La sottosegretaria di Stato statunitense Nuland ha incontrato i golpisti
Il segretario di Stato americano Antony Blinken, ai microfoni di Radio France Internationale, ha parlato della situazione nigerina. Sostiene Blinken che “è certo che la diplomazia è il modo preferibile per risolvere questa situazione. Questo è l’approccio della Comunità economica degli stati dell’Africa occidentale e il nostro approccio“, aggiungendo che gli States sostengono “gli sforzi dell’Ecowas per ripristinare l’ordine costituzionale“.
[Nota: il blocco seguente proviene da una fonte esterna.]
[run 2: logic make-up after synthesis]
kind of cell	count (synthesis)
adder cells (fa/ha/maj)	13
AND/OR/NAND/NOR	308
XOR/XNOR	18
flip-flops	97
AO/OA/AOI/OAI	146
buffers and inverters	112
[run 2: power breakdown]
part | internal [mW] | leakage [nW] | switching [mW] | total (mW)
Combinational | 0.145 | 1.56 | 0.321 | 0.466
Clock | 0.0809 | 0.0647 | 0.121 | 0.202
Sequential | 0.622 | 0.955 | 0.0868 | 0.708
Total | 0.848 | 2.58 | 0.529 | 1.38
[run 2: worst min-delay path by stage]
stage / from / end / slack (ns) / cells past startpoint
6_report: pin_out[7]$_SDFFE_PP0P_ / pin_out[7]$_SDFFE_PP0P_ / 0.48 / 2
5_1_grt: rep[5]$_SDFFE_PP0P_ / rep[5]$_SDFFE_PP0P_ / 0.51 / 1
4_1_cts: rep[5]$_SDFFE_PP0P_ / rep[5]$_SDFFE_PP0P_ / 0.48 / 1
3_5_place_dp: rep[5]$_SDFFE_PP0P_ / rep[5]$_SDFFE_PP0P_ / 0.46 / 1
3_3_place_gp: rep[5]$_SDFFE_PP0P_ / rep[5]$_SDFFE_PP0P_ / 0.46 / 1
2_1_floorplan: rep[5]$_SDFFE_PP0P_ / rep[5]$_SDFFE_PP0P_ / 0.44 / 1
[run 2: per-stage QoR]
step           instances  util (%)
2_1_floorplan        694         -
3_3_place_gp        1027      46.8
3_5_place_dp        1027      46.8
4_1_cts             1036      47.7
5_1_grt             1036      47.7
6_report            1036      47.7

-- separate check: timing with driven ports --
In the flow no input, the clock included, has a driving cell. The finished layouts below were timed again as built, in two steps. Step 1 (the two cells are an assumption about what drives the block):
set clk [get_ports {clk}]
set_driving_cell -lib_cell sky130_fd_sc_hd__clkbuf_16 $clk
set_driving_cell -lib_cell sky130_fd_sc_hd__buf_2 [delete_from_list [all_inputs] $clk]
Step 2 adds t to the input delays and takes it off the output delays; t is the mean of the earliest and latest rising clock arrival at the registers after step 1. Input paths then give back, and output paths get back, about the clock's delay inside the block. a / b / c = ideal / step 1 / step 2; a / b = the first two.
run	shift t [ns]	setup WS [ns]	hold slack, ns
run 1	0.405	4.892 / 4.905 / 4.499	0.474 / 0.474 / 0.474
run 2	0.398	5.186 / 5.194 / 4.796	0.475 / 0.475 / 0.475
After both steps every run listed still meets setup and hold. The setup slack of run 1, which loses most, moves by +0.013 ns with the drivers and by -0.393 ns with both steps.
Intanto la sottosegretaria di Stato americana, Victoria Nuland, ha incontrato i leader dei golpisti per tenere dei colloqui descritti come “franchi e difficili”. Ai giornalisti Nuland ha dichiarato che il generale Moussa Salaou Barmoucon e tre colonnelli le hanno spiegato non intendono rispondere alle richieste dell’Onu né ripristinare il governo precedente. La sottosegretarie non ha potuto incontrare il presidente deposto, Mohamed Bazoum, che è posto “virtualmente agli arresti domiciliari” con la moglie e il figlio. Nuland ha inoltre avvertito i golpisti che gli aiuti statunitensi verranno tagliati se non sarà restaurata la democrazia e ai giornalisti che le chiedevano le impressioni degli umori locali intorno al gruppo Wagner la sottosegretaria ha sostenuto di aver “avuto l’impressione che capiscano molto bene i rischi per la propria sovranità in caso di invito alla Wagner“.
La portavoce per gli Affari esteri dell’Unione europea, Nabila Massrali, ha spiegato che per l’Ue si vede “spazio per la mediazione” ed è ancora possibile risolvere la crisi in via diplomatica.
Secondo quanto riporta la Cnn a seguito della scadenza dell’ultimatum di Ecowas le forze armate nigerine stanno inviando rinforzi nella capitale, Niamey, in modo da essere pronti a respingere un eventuale intervento militare. Si tratta di un convoglio di circa 40 pick-up.